Among-plant variations in seed crops may also affect seed predation rates. Seed predators may show a positive density-dependence response and destroy an increasing number of seeds from more productive plants during pre- (Francisco et al., 2008) and post-dispersal seed predation (Wang, 2019). However, high seed density may also decrease the proportion of seeds lost to granivores. Great temporal variations in seed crops may not sustain permanently large populations of a seed predator that show high specificity for that seed species; as a result, in years of high seed crops (e.g. masting) small granivore populations will be satiated and more seeds would escape predation (Janzen, 1971; Kelly, 1994; Wang, 2019; Bogdziewicz et al., 2020). Studies investigating changes in plant phenology due to climate change, and their consequences for animals that interact with these species are still rare and are showing no obvious responses. For example, an increase in temperature caused by climate change induces greater regularity in seed production over the years of the European mast seeding tree Fagus sylvatica, which could be interpreted as beneficial to plant recruitment (Bogdziewicz et al., 2020). However, the regular supply of F. sylvatica seed resources every year increased rodent abundance permanently, resulting in much higher and regular seed predation rates, which is capable of limiting plant recruitment (Bogdziewicz et al., 2020). The once successful predator satiation strategy of F. sylvatica is no longer working in a scenario of climate change (Bogdziewicz et al., 2020).

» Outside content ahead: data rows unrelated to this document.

File: config.mk
export PLATFORM = sky130hd
export DESIGN_NAME = zeroheti_mtimer
export DESIGN_NICKNAME = d
export VERILOG_FILES = /design/src/rtl/zeroheti_pkg.sv /design/src/rtl/zeroheti_mtimer_presc.sv /design/src/rtl/zeroheti_mtimer.sv
export SDC_FILE = /design/constraint.sdc
export NUM_CORES = 1
export LEC_CHECK = 0
export ABC_AREA = 1
export BUFFER_PORTS_ARGS = -buffer_cell sky130_fd_sc_hd__buf_2
export CORE_ASPECT_RATIO = 0.6
export CORE_MARGIN = 3
export CORE_UTILIZATION = 62
export DETAILED_ROUTE_END_ITERATION = 6
export PLACE_DENSITY = 0.82
export SYNTH_ARGS = -nofsm -noshare
export SYNTH_HDL_FRONTEND = slang
export SYNTH_SLANG_ARGS = --single-unit
export TNS_END_PERCENT = 30
File: constraint.sdc
create_clock -name clk_i -period 4.1 [get_ports clk_i]
set_clock_uncertainty 0.05 [all_clocks]
set_input_delay 0.41 -clock clk_i [delete_from_list [all_inputs] [get_ports clk_i]]
set_output_delay 0.41 -clock clk_i [all_outputs]
set_load 0.02 [all_outputs]
File: src/rtl/zeroheti_pkg.sv
// zeroheti_pkg: shared system definitions for zeroHETI.
// Holds the system address map and the machine-timer register map types,
// plus a byte-enable merge helper used by register write paths.
package zeroheti_pkg;

    // Address window of one subordinate.
    typedef struct packed {
        logic [31:0] base;
        logic [31:0] last;
    } addr_rule_t;

    // System address map. Only the windows used in this slice are listed.
    typedef struct packed {
        addr_rule_t mtimer;
    } addr_map_t;

    localparam addr_map_t AddrMap = '{
        mtimer: '{base: 32'h0000_2100, last: 32'h0000_2113}
    };

    // Machine timer register map, as word index (offset[4:2]).
    localparam int unsigned MtimerNumRegs = 5;

    typedef enum logic [2:0] {
        MTIMER_MTIME_LO    = 3'd0,
        MTIMER_MTIME_HI    = 3'd1,
        MTIMER_MTIMECMP_LO = 3'd2,
        MTIMER_MTIMECMP_HI = 3'd3,
        MTIMER_CTRL        = 3'd4
    } mtimer_reg_e;

    // Widest supported prescaler field; narrower instances keep the upper bits at 0.
    localparam int unsigned MtimerMaxPrescW = 16;

    typedef struct packed {
        logic [MtimerMaxPrescW-1:0] presc;
        logic                       en;
    } mtimer_ctrl_t;

    // Replace the bytes of old_v selected by be with the matching bytes of new_v.
    function automatic logic [31:0] be_merge(input logic [31:0] old_v,
                                             input logic [31:0] new_v,
                                             input logic [3:0]  be);
        logic [31:0] res;
        res = old_v;
        for (int i = 0; i < 4; i++) begin
            if (be[i]) begin
                res[8*i +: 8] = new_v[8*i +: 8];
            end else begin
                res[8*i +: 8] = old_v[8*i +: 8];
            end
        end
        return res;
    endfunction

endpackage

File: src/rtl/zeroheti_mtimer_presc.sv
// zeroheti_mtimer_presc: prescaler for the machine timer.
// Counts cycles while enabled and strobes tick_o for one cycle each time the
// count reaches presc_i, so mtime advances once every presc_i+1 cycles.
// Ports:
//   clk_i, rst_ni  clock, asynchronous active-low reset
//   en_i           count enable; when low the counter is held at 0
//   clr_i          synchronous clear (any CTRL write)
//   presc_i        terminal count
//   tick_o         single-cycle increment strobe for mtime
module zeroheti_mtimer_presc
    import zeroheti_pkg::*;
#(
    parameter int unsigned PrescW = 8
) (
    input  logic              clk_i,
    input  logic              rst_ni,
    input  logic              en_i,
    input  logic              clr_i,
    input  logic [PrescW-1:0] presc_i,
    output logic              tick_o
);

    logic [PrescW-1:0] tick_cnt_d;
    logic [PrescW-1:0] tick_cnt_q;
    logic              tick_s;

    // The strobe is taken from the current count so presc=0 ticks every enabled cycle.
    assign tick_s = en_i && (tick_cnt_q == presc_i);
    assign tick_o = tick_s;

    // Next count: clear on CTRL write or disable, wrap on terminal count, else advance.
    always_comb begin
        tick_cnt_d = tick_cnt_q;
        if (clr_i || !en_i) begin
            tick_cnt_d = {PrescW{1'b0}};
        end else if (tick_s) begin
            tick_cnt_d = {PrescW{1'b0}};
        end else begin
            tick_cnt_d = tick_cnt_q + {{(PrescW-1){1'b0}}, 1'b1};
        end
    end

    // Prescaler count register.
    always_ff @(posedge clk_i or negedge rst_ni) begin
        if (!rst_ni) begin
            tick_cnt_q <= {PrescW{1'b0}};
        end else begin
            tick_cnt_q <= tick_cnt_d;
        end
    end

endmodule

File: src/rtl/zeroheti_mtimer.sv
// zeroheti_mtimer: RISC-V machine timer, OBI subordinate.
// Holds the 64-bit mtime counter, 64-bit mtimecmp, CTRL (en, presc), the
// high-word read shadow and the registered timer interrupt.
// Ports:
//   clk_i, rst_ni              clock, asynchronous active-low reset
//   req_i/gnt_o                OBI request/grant (grant is req_i, no back-pressure)
//   addr_i, we_i, be_i, wdata_i OBI address phase
//   rvalid_o, rdata_o, err_o   OBI response phase, one cycle after grant
//   timer_irq_o                level interrupt, mtime >= mtimecmp
module zeroheti_mtimer
    import zeroheti_pkg::*;
#(
    parameter logic [31:0] BaseAddr = zeroheti_pkg::AddrMap.mtimer.base,
    parameter int unsigned PrescW   = 8
) (
    input  logic        clk_i,
    input  logic        rst_ni,
    input  logic        req_i,
    output logic        gnt_o,
    input  logic [31:0] addr_i,
    input  logic        we_i,
    input  logic [3:0]  be_i,
    input  logic [31:0] wdata_i,
    output logic        rvalid_o,
    output logic [31:0] rdata_o,
    output logic        err_o,
    output logic        timer_irq_o
);

    localparam logic [MtimerMaxPrescW-1:0] PrescMask =
        MtimerMaxPrescW'((32'd1 << PrescW) - 32'd1);

    logic [63:0]  mtime_d,     mtime_q;
    logic [63:0]  mtimecmp_d,  mtimecmp_q;
    mtimer_ctrl_t ctrl_d,      ctrl_q;
    logic [31:0]  hi_shadow_d, hi_shadow_q;
    logic         rvalid_d,    rvalid_q;
    logic [31:0]  rdata_d,     rdata_q;
    logic         err_d,       err_q;
    logic         irq_d,       irq_q;

    logic [2:0]   reg_idx_s;
    logic [31:0]  ctrl_rd_s;
    logic [31:0]  ctrl_wr_s;
    logic         ctrl_clr_s;
    logic         tick_s;
    logic         addr_unused_s;

    // Base is word aligned, so offset[4:2] needs no borrow from the low bits.
    assign reg_idx_s     = addr_i[4:2] - BaseAddr[4:2];
    assign addr_unused_s = ^{addr_i[31:5], addr_i[1:0]};

    assign ctrl_rd_s = {8'd0, ctrl_q.presc, 7'd0, ctrl_q.en};
    assign ctrl_wr_s = be_merge(ctrl_rd_s, wdata_i, be_i);

    assign gnt_o       = req_i;
    assign rvalid_o    = rvalid_q;
    assign rdata_o     = rdata_q;
    assign err_o       = err_q;
    assign timer_irq_o = irq_q;

    zeroheti_mtimer_presc #(
        .PrescW (PrescW)
    ) u_presc (
        .clk_i   (clk_i),
        .rst_ni  (rst_ni),
        .en_i    (ctrl_q.en),
        .clr_i   (ctrl_clr_s),
        .presc_i (ctrl_q.presc[PrescW-1:0]),
        .tick_o  (tick_s)
    );

    // Register file next state, bus decode and response data.
    always_comb begin
        mtime_d     = tick_s ? (mtime_q + 64'd1) : mtime_q;
        mtimecmp_d  = mtimecmp_q;
        ctrl_d      = ctrl_q;
        hi_shadow_d = hi_shadow_q;
        rvalid_d    = 1'b0;
        rdata_d     = 32'd0;
        err_d       = 1'b0;
        ctrl_clr_s  = 1'b0;
        if (req_i) begin
            rvalid_d = 1'b1;
            if (we_i) begin
                case (reg_idx_s)
                    // A software write replaces the increment; the other half keeps its old value.
                    MTIMER_MTIME_LO:    mtime_d = {mtime_q[63:32], be_merge(mtime_q[31:0], wdata_i, be_i)};
                    MTIMER_MTIME_HI:    mtime_d = {be_merge(mtime_q[63:32], wdata_i, be_i), mtime_q[31:0]};
                    MTIMER_MTIMECMP_LO: mtimecmp_d[31:0]  = be_merge(mtimecmp_q[31:0], wdata_i, be_i);
                    MTIMER_MTIMECMP_HI: mtimecmp_d[63:32] = be_merge(mtimecmp_q[63:32], wdata_i, be_i);
                    MTIMER_CTRL: begin
                        ctrl_d.en    = ctrl_wr_s[0];
                        ctrl_d.presc = ctrl_wr_s[8 +: MtimerMaxPrescW] & PrescMask;
                        ctrl_clr_s   = 1'b1;
                    end
                    default:            err_d = 1'b1;
                endcase
            end else begin
                case (reg_idx_s)
                    // Snapshot the high word so a following HI read pairs with this LO.
                    MTIMER_MTIME_LO: begin
                        rdata_d     = mtime_q[31:0];
                        hi_shadow_d = mtime_q[63:32];
                    end
                    MTIMER_MTIME_HI:    rdata_d = hi_shadow_q;
                    MTIMER_MTIMECMP_LO: rdata_d = mtimecmp_q[31:0];
                    MTIMER_MTIMECMP_HI: rdata_d = mtimecmp_q[63:32];
                    MTIMER_CTRL:        rdata_d = ctrl_rd_s;
                    default:            err_d   = 1'b1;
                endcase
            end
        end else begin
            rvalid_d = 1'b0;
        end
    end

    // Comparator on current register values; registered below.
    always_comb begin
        irq_d = (mtime_q >= mtimecmp_q);
    end

    // Timer state, shadow, OBI response and interrupt registers.
    always_ff @(posedge clk_i or negedge rst_ni) begin
        if (!rst_ni) begin
            mtime_q     <= 64'd0;
            mtimecmp_q  <= {64{1'b1}};
            ctrl_q      <= '0;
            hi_shadow_q <= 32'd0;
            rvalid_q    <= 1'b0;
            rdata_q     <= 32'd0;
            err_q       <= 1'b0;
            irq_q       <= 1'b0;
        end else begin
            mtime_q     <= mtime_d;
            mtimecmp_q  <= mtimecmp_d;
            ctrl_q      <= ctrl_d;
            hi_shadow_q <= hi_shadow_d;
            rvalid_q    <= rvalid_d;
            rdata_q     <= rdata_d;
            err_q       <= err_d;
            irq_q       <= irq_d;
        end
    end

endmodule

; ---- Yosys cells after proc, flatten, opt, wreduce, memory -nomap -nowiden
; Cells that the tools add are included.
[classes]
addsub = 2
order_cmp = 1
eq_ne = 15
mux = 19
bitwise = 1
reduce_logical = 24
[op_table]
columns = cell, n
row1 = 64-bit 2-to-1 mux, 3
row2 = 32-bit case mux with 5 select lines, 1
row3 = 64-bit case mux with 2 select lines, 1
row4 = 64-bit by 1-bit adder with 64-bit output (second input constant), 1
row5 = 64-bit >= comparator, 1
row6 = 32-bit 2-to-1 mux, 2
row7 = 8-bit 2-to-1 mux, 6
row8 = 4-bit AND reduction, 10
row9 = 4-bit inequality test (second input constant), 8
row10 = 2-bit AND reduction, 8
row11 = 8-bit by 1-bit adder with 8-bit output (second input constant), 1
row12 = 8-bit equality test, 1
row13 = 3-bit by 2-bit equality test with 1-bit output (second input constant), 2
row14 = 1-bit 2-to-1 mux, 6
row15 = 3-bit inequality test (second input constant), 2
row16 = 5-bit OR reduction, 1
row17 = 3-bit by 1-bit equality test with 1-bit output (second input constant), 1
row18 = 3-bit equality test (second input constant), 1
row19 = 3-bit zero test, 1
row20 = 3-bit AND reduction, 1
row21 = 1-bit logical AND, 1
row22 = 1-bit zero test, 1
row23 = 1-bit logical OR, 1
row24 = 1-bit inverter, 1
[word_totals]
ff_bits = 212
in_bits = 72
elab_cells = 86

; ---- Depth between registers and ports, before layout
; Gate-level depths: netlist of run 1.
[depth]
ltp_word = 6
mapped_depth = 14

; ---- Cells and area by module
; Synthesis of run 1 repeated with hierarchy kept, for this count alone.
[unflattened]
cells_unflattened = 1732
hier_area_um2 = 13063.8
[by_module_without_submodules]
columns = mod, n_inst, cells_per_inst, area_per_inst_um2, seq_area_each_um2
row1 = zeroheti_mtimer, 1, 1650, 12492.0, 5185.0
row2 = zeroheti_mtimer_presc, 1, 82, 571.8, 200.2

; ---- Least setup slack after synthesis of run 1
; Ideal clock, no wire load.
[synth_timing]
path_kind = register to register
startpoint = register mtime_q[1]
endpoint = register mtime_q[40]
setup_time_ns = 0.122
t_arrival_ns = 1.688
setup_slack_ns = 2.240
path_stages_with_launch = 12
n_path_buf = 0
period_less_slack_ns = 1.860
cell_sequence = dfrtp_1 ha_1 inv_1 nor2_2 nand2_2 nor3_2 nand2_2 nor2_4 nand2_1 xor2_1 nand2_1 a21oi_1
[synth_via]
elab_chain_len = 5
[synth_rtl]
columns = item, line
row1 = from (decl), zeroheti_mtimer.sv:33  ; logic [63:0] mtime_d, mtime_q;
row2 = from (signal assigned), zeroheti_mtimer.sv:135  ; mtime_q <= mtime_d;
row3 = 64-bit by 1-bit adder with 64-bit output (*), zeroheti_mtimer.sv:75  ; mtime_d = tick_s ? (mtime_q + 64'd1) : mtime_q;
row4 = 64-bit 2-to-1 mux (*), zeroheti_mtimer.sv:75
row5 = 64-bit case mux with 2 select lines, zeroheti_mtimer.sv:86  ; case (reg_idx_s)
row6 = 64-bit 2-to-1 mux, zeroheti_mtimer.sv:85  ; if (we_i) begin
row7 = 64-bit 2-to-1 mux (*), zeroheti_mtimer.sv:83  ; if (req_i) begin
; Mark *: on every way between the ends. The rest lies on a longest branch, timed or not.
; A chain may end at the register's enable or synchronous reset.

; ---- Worst setup path after layout of run 1
[layout_timing]
startpoint = register mtime_q[12]
endpoint = register mtime_q[55]
; Same word-level chain as after synthesis.

==> flow_metrics.py, run 1 <==
metrics = {
    "cts": {
        "clock_path_buffers": 3,
        "ctsResizeCount": 0,
        "root_buffer": "clkbuf_16",
        "path_clk_slew_ps": 70,
        "insertion_delay_ps": 540,
        "clock_sinks": 212,
        "cts-buffers-inserted": 21,
        "cts_tree": "built",
        "h-tree-depth": 1,
    },
    "timing": {
        "drv_slew": 0,
        "setup_tns_ps": 0,
        "rsz0062_at_grt": "no",
        "hold_viol_final": 0,
        "setup_viol": 0,
        "max_clock_freq_mhz": 334,
        "fin_crit_ps": 3000,
        "whs_ps": 94.0,
        "post-route-period-util": 0.731,
        "maxSlewHeadroom": 0.146,
        "tightest_slew_ps": 1280,
    },
    "global_routing": {
        "grt_pass1_wl_um": 74400,
        "first_global_vias": 12900,
        "gr-total-overflow": 0,
        "grt_usage": 0.412,
        "antenna_found_initial": 1,
        "grt_start_max_net_pins": 117,
    },
    "outcome": {
        "status": "finished with violations",
        "violations": "DRC",
    },
    "route": {
        "met2_length_um": 19000,
        "ant_nets": 0,
        "viasPerCell": 6.46,
        "dr.pass1.iters": 7,
        "topRoutingLayerUsed": "met5",
        "met3_length_um": 8570,
        "drt_iter0_markers": 2225,
        "wl_met1_um": 20000,
        "via_count": 13800,
        "drc": 1,
        "wl_per_cell_um": 22.8,
        "drt_wl_total_um": 48800,
    },
    "floorplan": {
        "ios": 108,
        "start_util": 0.650,
        "dieArea_mm2": 0.0234,
        "rows": 40,
        "fp.dieH_um": 120,
        "core_mm2": 0.0206,
        "die_w_um": 196,
    },
    "setup_path": {
        "crit_chain": "nand2_1, nor2_1, nand3_1, nor2_1, nand4_1, nor2_1, nand3_1, nand3_1, a21oi_1",
        "r2r_start": "mtime_q[12]",
        "rrSetupSlack_ps": 1100,
        "reg2reg_to": "mtime_q[55]",
        "critPathSlowestCell": "dfrtp_1",
        "slowest_delay_ps": 600,
        "arrival_ps": 3350,
        "cp-end-kind": "register",
        "cp-start-kind": "register",
        "cp_max_fo": 7,
        "critPathKind": "register to register",
        "r2r_cells": 9,
        "critPathRequiredTime_ps": 4460,
    },
    "layout": {
        "drive_above_1_share": 0.140,
        "final_cells": 2143,
        "n_fill_cell": 1645,
        "final_core_util": 0.714,
        "num_antenna_cells": 0,
        "fin_nets": 1993,
        "syn_to_final_growth_pct": 9.90,
    },
    "synthesis": {
        "synth_cell_types": 51,
        "syn_area_per_cell_um2": 7.45,
        "synthCells": 1795,
        "synth_top_area_frac": 0.277,
        "synthTopCellsByArea": "dfrtp_1 28%, dfstp_2 13%, nand2_1 12%",
        "ys_seq_area_frac": 0.403,
        "synth-seq-cells": 212,
        "yosys.area.top_type": "dfrtp_1",
        "syn_area_mm2": 0.0134,
        "yosysWarnings": 0,
        "synth_fp_nets": 1933,
    },
    "min_path": {
        "hold_class": "primary input to register",
        "hold_start": "wdata_i[27]",
        "min_delay_path_depth": 3,
        "worst_hold_path.endpoint": "mtimecmp_q[59]",
    },
    "flow_run": {
        "maxCapViolCount": 0,
    },
    "power": {
        "ir_worst_vdd_uv": 475,
        "p_leak_nw": 6.88,
        "p_per_area_mw_per_mm2": 513,
    },
    "place": {
        "hpwl_um": 36100,
        "gp_congestion": 1.11,
        "io_buffers": 78,
        "placed_cells": 2103,
    },
}
[flip-flops by register name, indices dropped and copies added, names as in the netlist]
name and flops:
rvalid_o 1, hi_shadow_q 32, rdata_o 32, err_o 1
timer_irq_o 1, u_presc.tick_cnt_q 8, mtimecmp_q 64, ctrl_q 9
mtime_q 64
[repair_timing]
item,in CTS,in global routing
hold endpoints to repair,77,0
hold buffers,2,0
setup endpoints to repair,0,0
buffers inserted,0,0
[how the worst max path moves through the flow]
| stage | end | start | slack, ps |
|---|---|---|---|
| after floorplan | mtime_q[40] | mtime_q[1] | 2240 |
| after global placement | mtime_q[55] | mtime_q[23] | 1370 |
| after detailed placement | hi_shadow_q[28] | addr_i[3] | 1270 |
| after CTS | mtime_q[55] | mtime_q[23] | 1340 |
| after global routing | mtime_q[55] | mtime_q[12] | 1080 |
| final | mtime_q[55] | mtime_q[12] | 1100 |
[cell type report]
class	count	area, um2	share of cell area
Tap cell	273	342	0.0232
Sequential cell	212	5390	0.366
Multi-Input combinational cell	1277	6790	0.462
Timing Repair Buffer	93	543	0.0370
Clock inverter	6	87.6	0.00596
Inverter	250	947	0.0645
Clock buffer	32	597	0.0406
[synth_stat cells, drive strengths merged]
master	instances
o221ai	1
o21ai	165
xnor2	2
a211oi	7
nor3	48
dfstp	64
a31oi	32
o22ai	27
nand2	443
nor3b	1
o21bai	1
o31ai	4
inv	245
or2	1
dfrtp	148
nor2	182
clkbuf	33
a21oi	106
and3	3
a22oi	24
clkinv	5
buf	23
nor4	2
xor2	13
o32ai	2
o211ai	3
nand3b	1
nand3	83
a221oi	27
ha	66
nand4	33
[cell families (layout without fill, tap and decap cells)]
logic type | Yosys count | count (layout) | synth area share
adder cells (fa/ha/maj) | 66 | 66 | 0.0618
buffers and inverters | 306 | 381 | 0.0900
XOR/XNOR | 15 | 15 | 0.00983
AND/OR/NAND/NOR | 797 | 797 | 0.261
AO/OA/AOI/OAI | 399 | 399 | 0.174
flip-flops | 212 | 212 | 0.403
[metal layers]
layer / GRT usage / vias up
li1: - / 6103
met1: 0.604 / 6551
met2: 0.549 / 1061
met3: 0.186 / 120
met4: 0.101 / 2
met5: 0 / -
[placed cells by master, fill, tap and decap left out, types with 17 or more instances in the layout]
cell | netlist | layout
nand2_1 | 431 | 430
inv_1 | 227 | 227
nor2_1 | 160 | 160
o21ai_0 | 153 | 153
dfrtp_1 | 148 | 148
a21oi_1 | 100 | 100
nand3_1 | 79 | 79
buf_2 | 13 | 77
ha_1 | 66 | 66
dfstp_2 | 64 | 64
nor3_1 | 41 | 40
nand4_1 | 33 | 33
a31oi_1 | 32 | 32
o22ai_1 | 27 | 27
a221oi_1 | 27 | 27
a22oi_1 | 24 | 24
clkbuf_16 | 0 | 21
inv_2 | 17 | 17
[critical path, delay by kind of cell, from the launching register on]
kind,cells,cell delay (ps)
compound gates,1,80
flops,1,600
simple gates,8,2090
[through the flow]
step	power [mW]	cell area (um2)	setup WS [ps]
finish	7.54	14700	1100
global route	7.94	14700	1080
detailed placement	5.40	14000	1270
floorplan	4.54	13400	2240
CTS	7.41	14700	1340
global placement	5.26	14000	1370
[report_power, final]
| group | total [mW] | internal (mW) | switching [mW] | leakage, nW |
|---|---|---|---|---|
| Clock | 2.01 | 1.14 | 0.875 | 0.335 |
| Sequential | 3.19 | 2.63 | 0.564 | 2.58 |
| Combinational | 2.34 | 0.782 | 1.56 | 3.97 |
(Power assumes the default switching activity.)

The availability of fleshy fruits usually decreases in the dry season in the Atlantic Forest (Genini et al., 2009; but see Morellato et al., 2000). In Central America, severe droughts caused by ENSO can decrease fruit availability, leading to an increased mortality of frugivores (Wright et al., 1999). Scarcity of food resources can also turn seed dispersers into seed predators, leading to a disruption of mutualistic interactions (Jorge and Howe, 2009). Therefore, the impacts of climate change in long-term species persistence will probably depend on how species will respond to such changes, as well as the effects on interspecific interactions (Morellato et al., 2016; Bogdziewicz et al., 2020).

Palms are considered keystone species to frugivores due to the high fruit production that supports a broad range of animals that consume their fruits and seeds (e.g., frugivorous vertebrates), especially in periods of fruit scarcity (Terborgh, 1986; Genini et al., 2009). In the Atlantic Forest, the palm Syagrus romanzoffiana provides fruits for at least 60 vertebrate species (Mendes et al., 2015). Larvae of weevils, such as Revena rubiginosa (Coleoptera: Curculionidae), feed on seeds of S. romanzoffiana and rely totally on them to complete their life-cycle (Alves-Costa and Knogge, 2005). S. romazoffiana seems to produce fruits during the whole year and is crucial for the local fauna, especially during the dry season, being considered a keystone species (Mendes et al., 2015; Genini et al., 2009). Changes in abiotic conditions due to habitat fragmentation and edge effects enhance seed production in some palms from the Atlantic Forest, increasing the likelihood of recruitment (Andreazzi et al., 2012).

Understanding the responses of the phenology of S. romanzoffiana to climate change (represented by droughts) and their potential cascading effects to seed predation can help us to predict potential implications for plant recruitment and fauna. Thus, the main aims of this paper were: (i) to investigate the response of S. romanzoffiana reproductive phenology to changes in climatic variables, including periods of drought; (ii) to assess the effect of drought on seed predation rates and test if large seed crops lead to satiation of seed predators. We expect that drought induces changes in the timing of flowering and fruiting and decreases the number of reproductive bunches in S. romanzoffiana, leading to high levels of seed predation compared to years of regular rainfall.